Established in collaboration with the Ministry of Justice, the courts use past experiences to engage and support traditional justice mechanisms, and support legal aid and legal clinic services, reducing the cost for those who use the courts.
Lawyers from the Somaliland Lawyers Association (SOLLA), the implementing partner organization, travel with members of the judiciary and prosecutors to help clients identify their legal claims, providing legal assistance as required.
One woman who has benefitted from the mobile courts is 40-year-old Hibo Haji Yusuf from the Elafweyn District. She says that the mobile court in Erigavo helped to resolve her case quickly:
“I decided to take my case to a court only when I heard that Erigavo mobile court is coming to Elafweyn. I submitted my case to the mobile court through the Elafweyn District court. Judges from Erigavo Regional Court came and stayed for three days. They heard my case and quickly gave judgment.”
“I did not have enough money to cover expenses if I had filed my case in Erigavo Regional Court. The mobile court came in handy,” explains Hibo.
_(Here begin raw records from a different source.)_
--- src/rtl/hc595_rx_if.sv ---
// hc595_rx_if: serial lines of a 74HC595 display chain.
//   ds   - serial data
//   shcp - shift clock; data taken on its rising edge
//   stcp - storage clock; frame committed on its rising edge
//   oe   - active-low output enable
// master drives the lines (driver or bench), slave observes them (receiver).
interface hc595_rx_if;
  logic ds;
  logic shcp;
  logic stcp;
  logic oe;

  modport master (output ds, shcp, stcp, oe);
  modport slave  (input  ds, shcp, stcp, oe);
endinterface

--- src/rtl/hc595_rx.sv ---
// hc595_rx: serial-to-parallel receiver for the 14-bit 74HC595 display chain.
// Rebuilds the 6-bit digit select and the 8-bit segment word from a driver's
// ds/shcp/stcp/oe stream.
//   sys_clk      in   system clock, rising edge
//   sys_rst      in   synchronous active-high reset
//   bus          in   serial lines (ds, shcp, stcp, oe), asynchronous to sys_clk
//   sel[5:0]     out  digit select, bit 0 = rightmost digit
//   seg[7:0]     out  segments {DP,G,F,E,D,C,B,A}
//   blank        out  synchronized oe; 1 = driver outputs disabled
//   frame_valid  out  1-cycle pulse, sel/seg updated this cycle
//   frame_err    out  1-cycle pulse, latch seen with a bad bit count
module hc595_rx #(
  parameter int FRAME_BITS  = 14,
  parameter int SYNC_STAGES = 2
) (
  input  logic             sys_clk,
  input  logic             sys_rst,
  hc595_rx_if.slave        bus,
  output logic [5:0]       sel,
  output logic [7:0]       seg,
  output logic             blank,
  output logic             frame_valid,
  output logic             frame_err
);

  localparam logic [3:0] FRAME_CNT = 4'(FRAME_BITS);

  logic [SYNC_STAGES-1:0] ds_sync;
  logic [SYNC_STAGES-1:0] shcp_sync;
  logic [SYNC_STAGES-1:0] stcp_sync;
  logic [SYNC_STAGES-1:0] oe_sync;
  logic                   shcp_hist;
  logic                   stcp_hist;

  logic [FRAME_BITS-1:0]  sr;
  logic [3:0]             bit_cnt;

  // Latch decision stage: captures the pre-shift frame and count verdict
  // in the cycle the stcp rise is seen, so a coincident shift cannot leak in.
  logic                   dec_valid;
  logic                   dec_err;
  logic [FRAME_BITS-1:0]  dec_word;
  logic [5:0]             sel_next;

  logic ds_s;
  logic shcp_rise;
  logic stcp_rise;

  assign ds_s      = ds_sync[SYNC_STAGES-1];
  assign shcp_rise = shcp_sync[SYNC_STAGES-1] & ~shcp_hist;
  assign stcp_rise = stcp_sync[SYNC_STAGES-1] & ~stcp_hist;
  assign blank     = oe_sync[SYNC_STAGES-1];

  // First bit shifted in ends up in the MSB and drives sel[0].
  always_comb begin
    sel_next = '0;
    for (int i = 0; i < 6; i++) begin
      sel_next[i] = dec_word[FRAME_BITS-1-i];
    end
  end

  always_ff @(posedge sys_clk) begin
    if (sys_rst) begin
      ds_sync     <= '0;
      shcp_sync   <= '0;
      stcp_sync   <= '0;
      // oe idles disabled, so blank reads 1 while held in reset.
      oe_sync     <= '1;
      shcp_hist   <= 1'b0;
      stcp_hist   <= 1'b0;
      sr          <= '0;
      bit_cnt     <= '0;
      dec_valid   <= 1'b0;
      dec_err     <= 1'b0;
      dec_word    <= '0;
      sel         <= '0;
      seg         <= '0;
      frame_valid <= 1'b0;
      frame_err   <= 1'b0;
    end else begin
      ds_sync   <= {ds_sync[SYNC_STAGES-2:0],   bus.ds};
      shcp_sync <= {shcp_sync[SYNC_STAGES-2:0], bus.shcp};
      stcp_sync <= {stcp_sync[SYNC_STAGES-2:0], bus.stcp};
      oe_sync   <= {oe_sync[SYNC_STAGES-2:0],   bus.oe};
      shcp_hist <= shcp_sync[SYNC_STAGES-1];
      stcp_hist <= stcp_sync[SYNC_STAGES-1];

      if (shcp_rise) begin
        sr <= {sr[FRAME_BITS-2:0], ds_s};
      end

      // A latch restarts the count; a coincident shift is the new frame's bit 0.
      if (stcp_rise) begin
        bit_cnt <= shcp_rise ? 4'd1 : 4'd0;
      end else if (shcp_rise && bit_cnt != 4'hF) begin
        bit_cnt <= bit_cnt + 4'd1;
      end

      dec_valid <= stcp_rise && (bit_cnt == FRAME_CNT);
      dec_err   <= stcp_rise && (bit_cnt != 4'd0) && (bit_cnt != FRAME_CNT);
      if (stcp_rise) begin
        dec_word <= sr;
      end

      frame_valid <= dec_valid;
      frame_err   <= dec_err;
      if (dec_valid) begin
        sel <= sel_next;
        seg <= dec_word[7:0];
      end
    end
  end

endmodule

--- src/flat_wrapper.sv ---
// flat-port wrapper written by rule: the top's interface ports become plain ports
module hc595_rx_flat 
#(
  parameter int FRAME_BITS  = 14,
  parameter int SYNC_STAGES = 2
)
  (sys_clk, sys_rst, sel, seg, blank, frame_valid, frame_err, bus_ds, bus_shcp, bus_stcp, bus_oe);
  hc595_rx_if bus_i ();
  input  logic sys_clk;
  input  logic sys_rst;
  output logic [5:0] sel;
  output logic [7:0] seg;
  output logic blank;
  output logic frame_valid;
  output logic frame_err;
  input wire logic [$bits(bus_i.ds)-1:0] bus_ds;
  input wire logic [$bits(bus_i.shcp)-1:0] bus_shcp;
  input wire logic [$bits(bus_i.stcp)-1:0] bus_stcp;
  input wire logic [$bits(bus_i.oe)-1:0] bus_oe;
  assign bus_i.ds = bus_ds;
  assign bus_i.shcp = bus_shcp;
  assign bus_i.stcp = bus_stcp;
  assign bus_i.oe = bus_oe;
  hc595_rx #(.FRAME_BITS(FRAME_BITS), .SYNC_STAGES(SYNC_STAGES)) u_core (.sys_clk(sys_clk), .sys_rst(sys_rst), .bus(bus_i), .sel(sel), .seg(seg), .blank(blank), .frame_valid(frame_valid), .frame_err(frame_err));
endmodule
--- config.mk ---
export PLATFORM = sky130hd
export DESIGN_NAME = hc595_rx_flat
export DESIGN_NICKNAME = d
export VERILOG_FILES = /design/src/rtl/hc595_rx_if.sv /design/src/rtl/hc595_rx.sv /design/src/flat_wrapper.sv
export SDC_FILE = /design/constraint.sdc
export NUM_CORES = 1
export LEC_CHECK = 0
export CORE_ASPECT_RATIO = 1.75
export CORE_MARGIN = 2
export CORE_UTILIZATION = 49
export DETAILED_ROUTE_END_ITERATION = 6
export HOLD_SLACK_MARGIN = 0.03
export PLACE_DENSITY = 0.75
export RECOVER_POWER = 25
export SYNTH_ARGS = -nofsm -noshare
export SYNTH_HDL_FRONTEND = slang
export SYNTH_SLANG_ARGS = --single-unit
export TNS_END_PERCENT = 30
--- constraint.sdc ---
create_clock -name sys_clk -period 1.23 [get_ports sys_clk]
set_input_delay 0.123 -clock sys_clk [delete_from_list [all_inputs] [get_ports sys_clk]]
set_output_delay 0.123 -clock sys_clk [all_outputs]
set_load 0.01 [all_outputs]
==> flow_summary.yaml, run 1 <==
sta:
  finalCritPeriodShare_pct: 97.1
  fmax_ghz: 0.837
  slew_headroom_pct: 70.8
  skew_ps: 5.66
  rsz0062_at_grt: "yes"
  worst_slack_ps: 35.8
  tightest_slew_ps: 438
  fin_crit_ps: 1190
  finalMaxSlewViolations: 0
  finalSetupViolCount: 0
  hold_viol: 0
synth:
  avgSynthCellArea_um2: 10.4
  syn_inst: 202
  synthesis.yosys.warnings: 0
  synth.ff_latch_count: 60
  netlist-cell-type-count: 30
  yosysSeqAreaShare_pct: 57.5
  syn_nets: 211
  netlist_area_mm2: 0.00209
power_and_ir_drop:
  leakagePower_nw: 1.01
  ir_worst_vdd_mv: 1.08
  power_mw: 3.79
  p_per_area_mw_per_mm2: 1480
layout:
  final_util_pct: 62.4
  final_layout_size_suffix_gt1_share_pct: 15.3
  layout.cells.non_filler: 284
  nNetsFinal: 241
  area_growth_pct: 22.6
  diodes: 0
setup_path:
  required_ps: 1470
  ff2ff_path_depth: 4
  crit_fanout: 2
  criticalPathCategory: "flop to flop"
  cp-start-kind: "flop"
  endpoint_kind: "flop"
  crit_arrival_ps: 1430
placement:
  port_buffers: 22
  dp_slack_ps: -173
  place.gp.congestion: 0.705
  hpwlAfterDp_um: 2440
  dp.cells: 270
hold_path:
  min_path_cells: 2
  hold_class: "input pin to flop"
status:
  status: "completed"
clock_network:
  cts_tree: "yes"
  clock_path_buffers: 2
  cts_buffers: 9
  clock-root-buffer: "clkbuf_8"
  insertion_delay_ps: 330
  cts_htree_levels: 3
  cts_sinks: 60
  clkTransAtPathRegs_ps: 60
grt:
  grt_util_all_layers_pct: 17.5
  grt_max_degree: 19
  grt_pass1_vias: 1381
  overflow: 0
  antenna_found_initial: 0
  grt_pass1_wl_um: 5940
route:
  vias: 1439
  drtAntennaViolNets: 0
  drt-total-wl_um: 3620
  wl_per_cell_um: 12.7
  drtIter0Drc: 24
  first_pass_iters: 4
  route.detailed.drc: 0
  via_per_inst: 5.07
die:
  die_area_mm2: 0.00483
  die_w_um: 53.4
  coreArea_mm2: 0.00411
  io_pins: 23
  die-height_um: 90.4
  num_rows: 31
  start_util_pct: 50.9
flow_run:
  cap_violations: 0
[state kept, by name, summed over array words and instances (netlist names)]
name	count
u_core.sr	14
u_core.ds_sync	2
u_core.stcp_sync	2
u_core.shcp_hist	1
u_core.stcp_hist	1
u_core.dec_word	14
u_core.frame_valid	1
u_core.oe_sync	2
u_core.bit_cnt	4
u_core.shcp_sync	2
u_core.seg	8
u_core.sel	6
u_core.dec_valid	1
u_core.dec_err	1
u_core.frame_err	1
[placed cells by master (no fill, tap or decap), types with 2 or more instances in the layout]
cell / n
a22o_1: 11
clkdlybuf4s50_1: 4
nor2b_1: 11
nand3_1: 4
dfxtp_1: 60
inv_1: 3
or2_2: 2
nand2_1: 30
clkbuf_8: 11
nor2_1: 15
nor3_1: 2
buf_4: 8
dlygate4sd2_1: 17
a22o_2: 3
ha_1: 3
clkbuf_2: 2
mux2i_1: 15
a21oi_1: 15
[worst paths after layout]
path / start / to / slack [ps]
hold / removal: bus_ds / u_core.ds_sync[0] / 340
setup reg to reg: u_core.bit_cnt[0] / u_core.bit_cnt[0] / 40
setup / recovery: u_core.bit_cnt[0] / u_core.bit_cnt[0] / 40
hold reg to reg: u_core.oe_sync[0] / u_core.oe_sync[1] / 420
[cell families after synthesis]
logic type	Yosys count	share of synthesized area (%)
AOI/OAI and AO/OA	36	12.1
adders and majority gates	3	1.80
buffers and inverters	18	4.91
DFF	60	57.5
muxes	15	7.18
and+or+nand+nor	70	16.5
[synthesized netlist by cell type]
cell      count  area, um^2
nand2b_1      1        6.26
a22o_2        3        30.0
clkbuf_1      4        15.0
and4b_1       1        10.0
or2_2         2        12.5
ha_1          3        37.5
inv_1         3        11.3
buf_2         7        35.0
nand3_1       4        20.0
mux2i_1      15         150
a31o_2        1        8.76
nand2b_4      1        13.8
buf_4         2        15.0
dfxtp_1      60        1200
buf_8         1        15.0
a22o_1       11        96.3
nor3_1        2        10.0
nor2_1       15        56.3
nor3b_4       1        18.8
nand2_1      30         113
buf_6         1        11.3
a211oi_1      1        7.51
a21oi_1      16        80.1
a211o_1       1        8.76
and2_4        1        8.76
nor2b_1      11        68.8
nor3b_1       1        7.51
a31oi_1       1        6.26
o31ai_1       1        7.51
a41oi_1       1        8.76
[critical path, stage by stage (launching register included)]
cell and delay (ps):
dfxtp_1 310, ha_1 210, a31o_2 240, a211o_1 280, o31ai_1 60
[metal layers]
metal  GRT usage [%]  part of all wire, %  up-vias
met2            26.6                   51       39
met4            15.4                  3.5        0
met5               0                    0        -
li1                -                    -      736
met1            17.9                   40      653
met3            6.13                  5.7       11
[layout make-up]
class / count / area (um^2)
Fill cell: 368 / 1550
Clock buffer: 12 / 155
Multi-Input combinational cell: 124 / 806
Inverter: 3 / 11.3
Clock inverter: 2 / 35.0
Timing Repair Buffer: 34 / 294
Tap cell: 49 / 61.3
Sequential cell: 60 / 1200
[per-stage QoR]
stage          instance area (um^2)  setup TNS [ps]  hold WS (ps)
3_5_place_dp                   2400           -2420           405
3_3_place_gp                   2400           -1790           395
6_report                       2560               0           336
4_1_cts                        2560               0           323
5_1_grt                        2560           -4.26           343
2_1_floorplan                  2090               0           227
[repair_timing]
item | in CTS | in global routing
hold buffers | 0 | 0
hold endpoints to repair | 0 | 0
setup buffers | 0 | 0
gates resized for setup | 17 | 3
endpoints found under the setup margin | 17 | 3
[power breakdown]
group / leakage, nW / switching, mW / internal (mW)
sequential: 0.485 / 0.00734 / 1.96
clock: 0.0983 / 0.677 / 1.02
combinational: 0.431 / 0.0694 / 0.0546
Note: power is estimated with default switching activity, not from simulation.
==> inputs of run 2 (changes only) <==
Settings changed: CORE_ASPECT_RATIO 1.75 to 0.7, CORE_UTILIZATION 49 to 40, PLACE_DENSITY 0.75 to 0.63, SKIP_CTS_REPAIR_TIMING set to 1.
==> run 2 against run 1 <==
Worst setup slack improved by 36 ps. Register-to-register slack improved by 40 ps. Critical endpoint unchanged. Non-clock buffer count increased by 3. Critical path depth unchanged. Largest cell class unchanged. Combinational power increased by 4%. Sequential power about the same. Fmax increased by 3.1%. Cell area increased by 4.9%. Worst hold slack improved by 4.3 ps. Sequential share of layout area decreased by 2.2 points. Clock skew increased by 2.4 ps.
==> flow_summary.yaml, run 2 (synthesis results as in run 1) <==
sta:
  fin_crit_ps: 1160
  tightest_slew_ps: 473
  finalCritPeriodShare_pct: 94.2
  skew_ps: 8.02
  hold_viol: 0
  slew_headroom_pct: 68.5
  finalSetupViolCount: 0
  fin_hold_ws_ps: 341
  finalMaxSlewViolations: 0
  fmax_ghz: 0.864
power_and_ir_drop:
  p_clk_share_pct: 48.0
  leakagePower_nw: 1.17
  power_mw: 4.03
  p_seq_share_pct: 48.8
  ir_worst_vdd_mv: 0.867
  internal_power_mw: 3.17
  p_per_area_mw_per_mm2: 1500
  p_sw_share_pct: 21.5
  p_switching_mw: 0.867
  combPwrFrac_pct: 3.2
placement:
  hpwlAfterDp_um: 2460
  port_buffers: 22
  placed_cell_area_mm2: 0.00243
  dp.cells: 293
  place.gp.congestion: 0.772
hold_path:
  hold_class: "input pin to flop"
  hp-start: "bus_ds"
route:
  wl_per_cell_um: 12.3
  drtIter0Drc: 97
  drt-total-wl_um: 3790
  first_pass_iters: 4
  vias: 1455
  drtAntennaViolNets: 0
  route.detailed.drc: 0
  via_per_inst: 4.71
layout:
  final_cell_mix: "dfxtp_1 (60), nand2_1 (30), a21oi_1 (16)"
  diodes: 0
  layout.cells.non_filler: 309
  nFillCells: 463
  biggestRegsByFlops: "u_core.dec_word: 14 flops, u_core.sr: 14 flops, u_core.seg: 8 flops"
  final_util_pct: 54.7
  final_layout_size_suffix_gt1_share_pct: 17.5
  design_area_mm2: 0.00269
  regArea_mm2: 0.00120
  final_common_cell: "dfxtp_1"
  nNetsFinal: 244
  multi_input_area_um2: 810
  area_growth_pct: 28.7
clock_network:
  cts_htree_levels: 3
  clock-root-buffer: "clkbuf_8"
  clock_path_buffers: 2
  insertion_delay_ps: 340
  clkTransAtPathRegs_ps: 70
  cts_sinks: 60
  cts_tree: "yes"
  cts_buffers: 9
grt:
  met3_usage_pct: 6.05
  use_met1_pct: 18.0
  grt_pass1_vias: 1413
  grt.busiest_layer: "met2"
  overflow: 0
  grt_pass1_wl_um: 6400
  antenna_found_initial: 0
  met2_usage_pct: 21.2
  grt_max_degree: 21
  grt_util_all_layers_pct: 14.4
flow_run:
  cap_violations: 0
die:
  die-height_um: 64.5
  coreArea_mm2: 0.00491
  die_w_um: 90.4
  num_rows: 21
  die_area_mm2: 0.00583
  start_util_pct: 42.6
  io_pins: 23
status:
  status: "completed"
setup_path:
  rr_startpoint: "u_core.bit_cnt[0]"
  ff2ff_setup_slack_ps: 70
  criticalPathCategory: "flop to flop"
  required_ps: 1490
  endpoint_kind: "flop"
  crit_fanout: 2
  crit_arrival_ps: 1420
  cp-start-kind: "flop"
  worstSetupStartpoint: "u_core.bit_cnt[0]"
run 2: layout make-up:
class | instances | area share [%]
repair buffers | 37 | 13.3
clock inverters | 7 | 3.77
clock buffers | 9 | 4.60
multi-input cells | 124 | 30.1
well taps | 69 | 3.21
inverters | 3 | 0.419
flip-flops and latches | 60 | 44.7
run 2: power groups by stage:
| stage | combinational [mW] | clock (mW) | sequential, mW |
|---|---|---|---|
| floorplan | 0.0864 | 0 | 2.01 |
| finish | 0.129 | 1.94 | 1.97 |
| global route | 0.143 | 2.08 | 1.97 |
| CTS | 0.131 | 1.99 | 1.97 |
| detailed placement | 0.130 | 0 | 2.01 |
| global placement | 0.129 | 0 | 2.01 |
run 2: critical path, cell delays in order (launching register included):
cell     delay, ps
dfxtp_1        320
ha_2           180
a31o_2         240
a211o_1        280
o31ai_1         60
run 2: metrics by stage:
step	setup TNS, ps	setup slack [ps]
finish	0	71.9
global route	-9.05	-9.05
CTS	-1930	-132
detailed placement	-3690	-118
global placement	-3070	-96.7
floorplan	0	18.6
run 2: path summary, 6_finish.rpt:
check                           cells after the start                 to
worst max register to register                      4  u_core.bit_cnt[0]
worst min register to register                      1  u_core.oe_sync[1]
worst max-delay path                                4  u_core.bit_cnt[0]
worst min-delay path                                2  u_core.ds_sync[0]
run 2: routing by layer:
metal	part of all wire, %	vias up
met1	52	660
met2	40	37
met4	1.8	0
li1	-	750
met5	0	-
met3	5.9	8
==> inputs of run 3 (changes only) <==
Settings changed: CORE_UTILIZATION 40 to 45, PLACE_DENSITY 0.63 to 0.7.
==> run 3 against run 2 <==
Cell count down 5.2%. Sequential power is essentially flat. Clock skew decreased by 3.6 ps. Sequential share of layout area grew 0.65 points. Flip-flop and latch count unchanged. Routed wire length fell by 2.9%. Clock power increased by 4%. Combinational power fell by 8%. Non-clock buffer count down 2. Die area shrank 11%. Power is 1.8% higher. Critical path type unchanged.
==> flow_summary.yaml, run 3 (synthesis results as in run 1) <==
die:
  die_w_um: 85.5
  die_area_mm2: 0.00522
  num_rows: 20
  io_pins: 23
  coreArea_mm2: 0.00440
  die-height_um: 61.0
  start_util_pct: 47.5
grt:
  grt_util_all_layers_pct: 16.2
  grt.busiest_layer: "met2"
  overflow: 0
  use_met1_pct: 21.4
  met3_usage_pct: 8.58
  met2_usage_pct: 22.2
  grt_pass1_vias: 1309
  antenna_found_initial: 0
  grt_max_degree: 22
  grt_pass1_wl_um: 6110
sta:
  finalSetupViolCount: 0
  finalMaxSlewViolations: 0
  hold_viol: 0
  slew_headroom_pct: 70.6
  rsz0062_at_grt: "no"
  finalCritPeriodShare_pct: 94.2
  tightest_slew_ps: 442
  skew_ps: 4.41
  fin_hold_ws_ps: 349
  fmax_ghz: 0.863
  fin_crit_ps: 1160
layout:
  diodes: 0
  layout.cells.non_filler: 293
  biggestRegsByFlops: "u_core.dec_word: 14 flops, u_core.sr: 14 flops, u_core.seg: 8 flops"
  area_growth_pct: 26.8
  nNetsFinal: 242
  final_layout_size_suffix_gt1_share_pct: 16.4
  design_area_mm2: 0.00265
  final_cell_mix: "dfxtp_1 (60), nand2_1 (30), a21oi_1 (16)"
  final_common_cell: "dfxtp_1"
clock_network:
  cts_htree_levels: 3
  cts_tree: "yes"
  clock-root-buffer: "clkbuf_8"
  clkTransAtPathRegs_ps: 60
  clock_path_buffers: 2
  insertion_delay_ps: 330
  cts_sinks: 60
  cts_buffers: 9
flow_run:
  cap_violations: 0
power_and_ir_drop:
  ir_worst_vdd_mv: 1.32
  p_per_area_mw_per_mm2: 1550
  leakagePower_nw: 1.19
placement:
  dp.cells: 277
  place.gp.congestion: 0.757
  placed_cell_area_mm2: 0.00239
  port_buffers: 22
  hpwlAfterDp_um: 2420
setup_path:
  cp-start-kind: "flop"
  crit_fanout: 3
  path_cells: "ha_2, a31o_2, a211o_1, o31ai_1"
  endpoint_kind: "flop"
  crit_path_top_delay_cell: "dfxtp_1"
  required_ps: 1480
  crit_arrival_ps: 1400
  slowest_delay_ps: 310
  criticalPathCategory: "flop to flop"
route:
  drtIter0Drc: 96
  vias: 1409
  via_per_inst: 4.81
  drt-total-wl_um: 3680
  drtAntennaViolNets: 0
  route.detailed.drc: 0
  first_pass_iters: 4
  wl_per_cell_um: 12.6
hold_path:
  hold_class: "input pin to flop"
status:
  status: "completed"
-- run 3: changes by cell type in the layout (fill, tap and decap cells not counted), sizes merged --
cell | before | now
clkdlybuf4s50 | 4 | 5
clkdlybuf4s25 | 5 | 4
dlygate4sd3 | 1 | 0
dlymetal6s2s | 12 | 13
buf | 14 | 11
clkinv | 3 | 2
clkbuf | 10 | 14
clkinvlp | 2 | 0
-- run 3: layout make-up --
| cell class | instances | area [um^2] |
|---|---|---|
| well taps | 55 | 68.8 |
| flip-flops and latches | 60 | 1200 |
| inverters | 3 | 11.3 |
| repair buffers | 35 | 345 |
| fillers | 394 | 1750 |
| clock inverters | 4 | 70.1 |
| clock buffers | 12 | 165 |
| multi-input cells | 124 | 790 |
-- run 3: final timing paths --
check,startpoint,end,slack (ps),depth (start not counted)
hold reg to reg,u_core.oe_sync[0],u_core.oe_sync[1],410,1
setup reg to reg,u_core.bit_cnt[0],u_core.bit_cnt[0],70,4
hold / removal,bus_ds,u_core.ds_sync[0],350,2
setup / recovery,u_core.bit_cnt[0],u_core.bit_cnt[0],70,4
-- run 3: worst max-delay path: cells and delay by family (launching register included) --
family,cells,cell delay (ps)
flip-flops,1,310
AO/OA/AOI/OAI,3,570
adder cells (fa/ha/maj),1,190
-- run 3: through the flow --
step           total power [mW]  setup TNS [ps]  utilization [%]  setup WS (ps)
2_1_floorplan              2.10               0                -           18.6
3_3_place_gp               2.13           -1580             54.2           -113
3_5_place_dp               2.13           -1910             54.2           -141
4_1_cts                    4.16           -1710             59.5           -116
5_1_grt                    4.27               0             60.2           12.3
6_report                   4.11               0             60.2           71.2
-- run 3: layer usage --
layer | routed length [um] | up-vias
met4 | 23 | 0
met3 | 271 | 2
met1 | 1860 | 624
met2 | 1520 | 42
li1 | - | 741
met5 | 0 | -
-- run 3: where the power goes --
group	internal (mW)	leakage (nW)	switching, mW	total, mW
combinational	0.0515	0.578	0.0675	0.119
clock	1.30	0.122	0.720	2.02
sequential	1.96	0.485	0.00693	1.97
total	3.31	1.19	0.795	4.11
The UNDP’s Access to Justice Project prioritizes initiatives that support the prevention and prosecution of sexual and gender-based violence cases. The project also works to strengthen institutions and civil society to monitor and safeguard human rights in the country and make recommendations to address human rights issues.
The popularity of the mobile courts is reflected in the increase of court cases across the country.
The number of cases heard by mobile courts in the five regions increased from 255 in 2009 to 418 in 2010.
The mobile courts were established in 2008.